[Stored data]
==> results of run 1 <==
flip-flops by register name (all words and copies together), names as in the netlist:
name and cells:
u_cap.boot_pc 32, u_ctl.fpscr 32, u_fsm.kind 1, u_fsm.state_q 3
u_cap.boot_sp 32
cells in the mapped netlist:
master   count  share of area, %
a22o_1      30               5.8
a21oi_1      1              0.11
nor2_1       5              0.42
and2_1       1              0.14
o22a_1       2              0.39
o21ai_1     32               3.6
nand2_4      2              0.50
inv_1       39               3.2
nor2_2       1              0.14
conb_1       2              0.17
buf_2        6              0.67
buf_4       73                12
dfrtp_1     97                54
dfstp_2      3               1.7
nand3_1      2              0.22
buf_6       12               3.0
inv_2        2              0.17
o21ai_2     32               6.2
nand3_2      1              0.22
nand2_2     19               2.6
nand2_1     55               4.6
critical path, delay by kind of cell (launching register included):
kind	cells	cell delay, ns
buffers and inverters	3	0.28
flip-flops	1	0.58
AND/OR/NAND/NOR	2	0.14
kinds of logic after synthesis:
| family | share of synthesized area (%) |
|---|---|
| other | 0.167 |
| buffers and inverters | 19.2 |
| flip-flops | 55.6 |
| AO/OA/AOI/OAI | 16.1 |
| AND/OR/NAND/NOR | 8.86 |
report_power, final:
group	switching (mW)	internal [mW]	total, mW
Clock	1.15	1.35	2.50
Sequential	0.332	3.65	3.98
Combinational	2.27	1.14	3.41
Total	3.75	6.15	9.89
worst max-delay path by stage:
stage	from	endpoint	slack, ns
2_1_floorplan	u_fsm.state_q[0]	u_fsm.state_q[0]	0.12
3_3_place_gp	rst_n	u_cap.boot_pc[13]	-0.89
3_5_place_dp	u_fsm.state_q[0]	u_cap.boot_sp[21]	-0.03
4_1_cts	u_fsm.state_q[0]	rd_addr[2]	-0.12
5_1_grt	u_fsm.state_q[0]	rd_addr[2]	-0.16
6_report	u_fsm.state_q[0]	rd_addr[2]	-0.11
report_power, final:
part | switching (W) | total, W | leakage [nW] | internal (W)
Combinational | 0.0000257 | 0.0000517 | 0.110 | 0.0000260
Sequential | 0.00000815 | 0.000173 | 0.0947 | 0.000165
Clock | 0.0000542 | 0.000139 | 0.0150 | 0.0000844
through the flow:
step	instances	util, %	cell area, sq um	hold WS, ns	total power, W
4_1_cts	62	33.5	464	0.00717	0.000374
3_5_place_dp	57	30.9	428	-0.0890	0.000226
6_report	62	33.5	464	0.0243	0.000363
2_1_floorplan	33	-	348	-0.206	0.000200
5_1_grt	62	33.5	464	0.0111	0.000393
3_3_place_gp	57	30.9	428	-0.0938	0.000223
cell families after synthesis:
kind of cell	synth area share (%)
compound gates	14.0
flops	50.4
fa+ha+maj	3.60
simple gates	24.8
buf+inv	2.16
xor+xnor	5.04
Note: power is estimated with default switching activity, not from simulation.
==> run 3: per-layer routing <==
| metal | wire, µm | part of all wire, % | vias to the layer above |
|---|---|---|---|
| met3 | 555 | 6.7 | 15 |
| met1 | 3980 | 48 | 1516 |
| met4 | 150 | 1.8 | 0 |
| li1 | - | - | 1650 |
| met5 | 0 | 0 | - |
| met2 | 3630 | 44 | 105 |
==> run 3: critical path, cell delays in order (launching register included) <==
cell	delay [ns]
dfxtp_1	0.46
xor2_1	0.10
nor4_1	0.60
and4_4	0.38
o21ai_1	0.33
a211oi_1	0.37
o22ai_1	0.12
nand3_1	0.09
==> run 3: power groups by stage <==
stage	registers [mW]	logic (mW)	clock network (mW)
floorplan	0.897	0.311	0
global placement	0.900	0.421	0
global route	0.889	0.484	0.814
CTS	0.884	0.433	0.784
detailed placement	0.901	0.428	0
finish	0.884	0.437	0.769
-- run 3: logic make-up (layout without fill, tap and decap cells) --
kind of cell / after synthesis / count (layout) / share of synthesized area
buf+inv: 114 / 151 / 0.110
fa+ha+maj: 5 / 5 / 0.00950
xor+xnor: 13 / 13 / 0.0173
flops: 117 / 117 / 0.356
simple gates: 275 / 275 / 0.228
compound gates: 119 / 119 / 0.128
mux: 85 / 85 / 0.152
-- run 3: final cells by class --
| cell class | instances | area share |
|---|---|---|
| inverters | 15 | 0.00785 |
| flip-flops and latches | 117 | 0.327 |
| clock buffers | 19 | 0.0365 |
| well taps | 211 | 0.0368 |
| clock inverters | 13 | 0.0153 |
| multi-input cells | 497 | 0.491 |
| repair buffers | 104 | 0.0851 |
<file path="src/rtl/pkt_dn_pkg.sv">
package pkt_dn_pkg;

  localparam int HDR_W     = 64;
  localparam int MD_MAX    = 31;
  localparam int CNT_W     = 17;
  localparam int WTAG_LO   = 45;
  localparam int WTAG_HI   = 47;

  typedef enum logic [2:0] {
    PT_MGMT    = 3'd0,
    PT_STAT    = 3'd1,
    PT_CMD     = 3'd2,
    PT_CTRL    = 3'd4,
    PT_DATA    = 3'd6,
    PT_DATA_TS = 3'd7
  } pkt_type_e;

  typedef enum logic [1:0] {
    PH_HDR,
    PH_MD,
    PH_PL
  } phase_e;

  typedef struct packed {
    logic [5:0]  chan;
    logic        eob;
    logic        eov;
    logic [2:0]  ptype;
    logic [4:0]  n_md;
    logic [15:0] seq;
    logic [15:0] len;
    logic [15:0] dst;
  } hdr_t;

  function automatic logic [2:0] width_tag(input int w);
    return 3'($clog2(w / HDR_W));
  endfunction

endpackage

</file>
<file path="src/rtl/pkt_dn_hdr_calc.sv">
module pkt_dn_hdr_calc
  import pkt_dn_pkg::*;
#(
  parameter int IN_W  = 256,
  parameter int OUT_W = 64
) (
  input  hdr_t             hdr_in,
  output hdr_t             hdr_out,
  output logic             ts_sep,
  output logic             mgmt,
  output logic [4:0]       md_out,
  output logic [CNT_W-1:0] pay_out,
  output logic [CNT_W-1:0] total
);

  localparam int RATIO = IN_W / OUT_W;
  localparam int IN_B  = IN_W / 8;
  localparam int OUT_B = OUT_W / 8;

  int md_scaled;
  int md_cnt;
  int ts_i;
  int pay_b;
  int in_words;
  int nr_words;
  int pay_cnt;
  int len_o;

  always_comb begin
    md_scaled = int'(hdr_in.n_md) * RATIO;
    md_cnt    = (md_scaled > MD_MAX) ? MD_MAX : md_scaled;
    mgmt      = (hdr_in.ptype == PT_MGMT);
    ts_sep    = (OUT_W == HDR_W) && (hdr_in.ptype == PT_DATA_TS);
    ts_i      = ts_sep ? 1 : 0;
    pay_b     = int'(hdr_in.len) - IN_B * (1 + int'(hdr_in.n_md));
    in_words  = (pay_b + IN_B - 1) / IN_B;
    nr_words  = (pay_b + OUT_B - 1) / OUT_B;
    pay_cnt   = mgmt ? in_words : nr_words;
    len_o     = OUT_B * (1 + ts_i + md_cnt) + (mgmt ? in_words * OUT_B : pay_b);
    hdr_out       = hdr_in;
    hdr_out.n_md  = 5'(md_cnt);
    hdr_out.len   = 16'(len_o);
    md_out    = 5'(md_cnt);
    pay_out   = CNT_W'(pay_cnt);
    total     = CNT_W'(1 + ts_i + md_cnt + pay_cnt);
  end

endmodule

</file>
<file path="src/rtl/pkt_dn_seq.sv">
module pkt_dn_seq
  import pkt_dn_pkg::*;
#(
  parameter int RATIO = 4,
  parameter int SL_W  = 2
) (
  input  logic             clk,
  input  logic             rst,
  input  logic             in_valid,
  input  logic             in_last,
  input  logic             out_ready,
  input  logic             new_ts_sep,
  input  logic             new_mgmt,
  input  logic [4:0]       new_md_out,
  input  logic [4:0]       new_md_in,
  input  logic [CNT_W-1:0] new_pay_out,
  input  logic [CNT_W-1:0] new_total,
  output logic [SL_W-1:0]  slice,
  output logic             hdr_slot,
  output logic             pl_first,
  output logic             emit,
  output logic             last_word,
  output logic             adv,
  output logic             take_in
);

  phase_e           phase;
  logic             ts_q;
  logic             mgmt_q;
  logic [4:0]       md_q;
  logic [4:0]       md_left;
  logic [CNT_W-1:0] pay_q;
  logic [CNT_W-1:0] total_q;
  logic [CNT_W-1:0] ocnt;
  logic [CNT_W-1:0] pos;
  logic             last_slice;

  always_comb begin
    last_slice = (slice == SL_W'(RATIO - 1));
    hdr_slot   = (phase == PH_HDR) && (slice == '0);
    pl_first   = (phase == PH_PL) && mgmt_q && (pos == '0);
    case (phase)
      PH_HDR:  emit = hdr_slot || ((slice == SL_W'(1)) && ts_q);
      PH_MD:   emit = (pos < CNT_W'(md_q));
      default: emit = mgmt_q ? ((slice == '0) && ((pos >> SL_W) < pay_q))
                             : (pos < pay_q);
    endcase
    last_word = hdr_slot ? (new_total == CNT_W'(1))
                         : (ocnt == total_q - CNT_W'(1));
    adv       = in_valid && (!emit || out_ready);
    take_in   = last_slice && (!emit || out_ready);
  end

  always_ff @(posedge clk) begin
    if (rst) begin
      slice   <= '0;
      phase   <= PH_HDR;
      ts_q    <= 1'b0;
      mgmt_q  <= 1'b0;
      md_q    <= '0;
      md_left <= '0;
      pay_q   <= '0;
      total_q <= '0;
      ocnt    <= '0;
      pos     <= '0;
    end else if (adv) begin
      slice <= last_slice ? '0 : slice + SL_W'(1);
      if (emit) ocnt <= hdr_slot ? CNT_W'(1) : ocnt + CNT_W'(1);
      if (hdr_slot) begin
        ts_q    <= new_ts_sep;
        mgmt_q  <= new_mgmt;
        md_q    <= new_md_out;
        md_left <= new_md_in;
        pay_q   <= new_pay_out;
        total_q <= new_total;
      end
      if (last_slice) begin
        pos <= '0;
        if (in_last) begin
          phase <= PH_HDR;
        end else begin
          case (phase)
            PH_HDR: phase <= (md_left == 5'd0) ? PH_PL : PH_MD;
            PH_MD: begin
              md_left <= md_left - 5'd1;
              if (md_left == 5'd1) phase <= PH_PL;
              else pos <= pos + CNT_W'(1);
            end
            default: pos <= pos + CNT_W'(1);
          endcase
        end
      end else if (phase != PH_HDR) begin
        pos <= pos + CNT_W'(1);
      end
    end
  end

  // the lane counter never leaves the word
  always_comb begin
    if (!rst) assert_lane_range_R11: assert (32'(slice) < RATIO);
  end

endmodule

</file>
<file path="src/rtl/pkt_dn_mux.sv">
module pkt_dn_mux
  import pkt_dn_pkg::*;
#(
  parameter int IN_W  = 256,
  parameter int OUT_W = 64,
  parameter int RATIO = 4,
  parameter int SL_W  = 2
) (
  input  logic [IN_W-1:0]  in_data,
  input  logic [SL_W-1:0]  slice,
  input  logic             hdr_slot,
  input  logic             pl_first,
  input  hdr_t             hdr_new,
  output logic [OUT_W-1:0] out_data
);

  logic [OUT_W-1:0] lanes [RATIO];

  for (genvar g = 0; g < RATIO; g++) begin : g_lane
    assign lanes[g] = in_data[g*OUT_W +: OUT_W];
  end

  always_comb begin
    out_data = lanes[slice];
    if (hdr_slot) out_data[HDR_W-1:0] = hdr_new;
    else if (pl_first) out_data[WTAG_HI:WTAG_LO] = width_tag(OUT_W);
  end

endmodule

</file>
<file path="src/rtl/pkt_width_down.sv">
module pkt_width_down
  import pkt_dn_pkg::*;
#(
  parameter int IN_W   = 256,
  parameter int OUT_W  = 64,
  parameter int USER_W = 4
) (
  input  logic              clk,
  input  logic              rst,
  input  logic [IN_W-1:0]   in_data,
  input  logic [USER_W-1:0] in_user,
  input  logic              in_last,
  input  logic              in_valid,
  output logic              in_ready,
  output logic [OUT_W-1:0]  out_data,
  output logic [USER_W-1:0] out_user,
  output logic              out_last,
  output logic              out_valid,
  input  logic              out_ready
);

  localparam int RATIO = IN_W / OUT_W;
  localparam int SL_W  = (RATIO > 1) ? $clog2(RATIO) : 1;

  if (IN_W == OUT_W) begin : g_pass
    assign out_data  = in_data;
    assign out_user  = in_user;
    assign out_last  = in_last;
    assign out_valid = in_valid;
    assign in_ready  = out_ready;
  end else begin : g_conv
    hdr_t             hdr_new;
    logic             ts_sep;
    logic             mgmt;
    logic [4:0]       md_out;
    logic [CNT_W-1:0] pay_out;
    logic [CNT_W-1:0] total;
    logic [SL_W-1:0]  slice;
    logic             hdr_slot;
    logic             pl_first;
    logic             emit;
    logic             last_word;
    logic             adv;
    logic             take_in;
    hdr_t             hdr_in;

    assign hdr_in = hdr_t'(in_data[HDR_W-1:0]);

    pkt_dn_hdr_calc #(.IN_W(IN_W), .OUT_W(OUT_W)) hdr_calc_i (
      .hdr_in  (hdr_in),
      .hdr_out (hdr_new),
      .ts_sep  (ts_sep),
      .mgmt    (mgmt),
      .md_out  (md_out),
      .pay_out (pay_out),
      .total   (total)
    );

    pkt_dn_seq #(.RATIO(RATIO), .SL_W(SL_W)) seq_i (
      .clk         (clk),
      .rst         (rst),
      .in_valid    (in_valid),
      .in_last     (in_last),
      .out_ready   (out_ready),
      .new_ts_sep  (ts_sep),
      .new_mgmt    (mgmt),
      .new_md_out  (md_out),
      .new_md_in   (hdr_in.n_md),
      .new_pay_out (pay_out),
      .new_total   (total),
      .slice       (slice),
      .hdr_slot    (hdr_slot),
      .pl_first    (pl_first),
      .emit        (emit),
      .last_word   (last_word),
      .adv         (adv),
      .take_in     (take_in)
    );

    pkt_dn_mux #(.IN_W(IN_W), .OUT_W(OUT_W), .RATIO(RATIO), .SL_W(SL_W)) mux_i (
      .in_data  (in_data),
      .slice    (slice),
      .hdr_slot (hdr_slot),
      .pl_first (pl_first),
      .hdr_new  (hdr_new),
      .out_data (out_data)
    );

    assign out_valid = in_valid && emit;
    assign out_last  = last_word;
    assign out_user  = in_user;
    assign in_ready  = take_in;

    // Port-level observers for the properties below
    logic              mid_q;
    logic              seen_last_q;
    logic              await_hdr_q;
    logic [USER_W-1:0] user_q;

    always_ff @(posedge clk) begin
      if (rst) begin
        mid_q       <= 1'b0;
        seen_last_q <= 1'b0;
        await_hdr_q <= 1'b1;
        user_q      <= '0;
      end else begin
        if (out_valid && out_ready) begin
          mid_q       <= !out_last;
          user_q      <= out_user;
          await_hdr_q <= out_last;
        end
        if (in_valid && in_ready && in_last) seen_last_q <= 1'b0;
        else if (out_valid && out_ready && out_last) seen_last_q <= 1'b1;
      end
    end

    assert_hold_R11: assert property (@(posedge clk) disable iff (rst)
      out_valid && !out_ready |=> out_valid && $stable(out_data)
                                 && $stable(out_last) && $stable(out_user));

    assert_no_early_take_R11: assert property (@(posedge clk) disable iff (rst)
      in_valid && in_ready && out_valid |-> out_ready);

    assert_user_steady_R9: assert property (@(posedge clk) disable iff (rst)
      out_valid && mid_q |-> out_user == user_q);

    assert_last_in_time_R10: assert property (@(posedge clk) disable iff (rst)
      in_valid && in_ready && in_last |->
        seen_last_q || (out_valid && out_ready && out_last));

    assert_header_first_R2: assert property (@(posedge clk) disable iff (rst)
      out_valid && await_hdr_q |-> hdr_slot);
  end

endmodule

</file>
$ cat src/rtl/hdlc_rx_octet.sv
// Packs kept bits into octets, least significant bit first.
module hdlc_rx_octet
    import hdlc_rx_pkg::*;
(
    input  logic               clk,
    input  logic               rst,
    input  logic               clr,
    input  logic               shift,
    input  logic               din,
    output logic               oct_done,
    output logic [OCTET_W-1:0] oct_val,
    output logic               part_nxt
);
    localparam int CNT_W = $clog2(OCTET_W);

    logic [OCTET_W-1:0] sr;
    logic [CNT_W-1:0]   cnt;
    logic [CNT_W-1:0]   cnt_nxt;

    always_comb begin
        oct_val  = {din, sr[OCTET_W-1:1]};
        oct_done = shift && (cnt == CNT_W'(OCTET_W - 1));
        if (!shift)
            cnt_nxt = cnt;
        else if (cnt == CNT_W'(OCTET_W - 1))
            cnt_nxt = '0;
        else
            cnt_nxt = cnt + 1'b1;
        part_nxt = (cnt_nxt != '0);
    end

    always_ff @(posedge clk) begin
        if (rst || clr) begin
            sr  <= '0;
            cnt <= '0;
        end else if (shift) begin
            sr  <= oct_val;
            cnt <= cnt_nxt;
        end
    end
endmodule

# Instructions to follow
Would you please copy all lines in the data that contain the word "inverters"?

# Response to the exercise
buffers and inverters	3	0.28
| buffers and inverters | 19.2 |
| inverters | 15 | 0.00785 |
| clock inverters | 13 | 0.0153 |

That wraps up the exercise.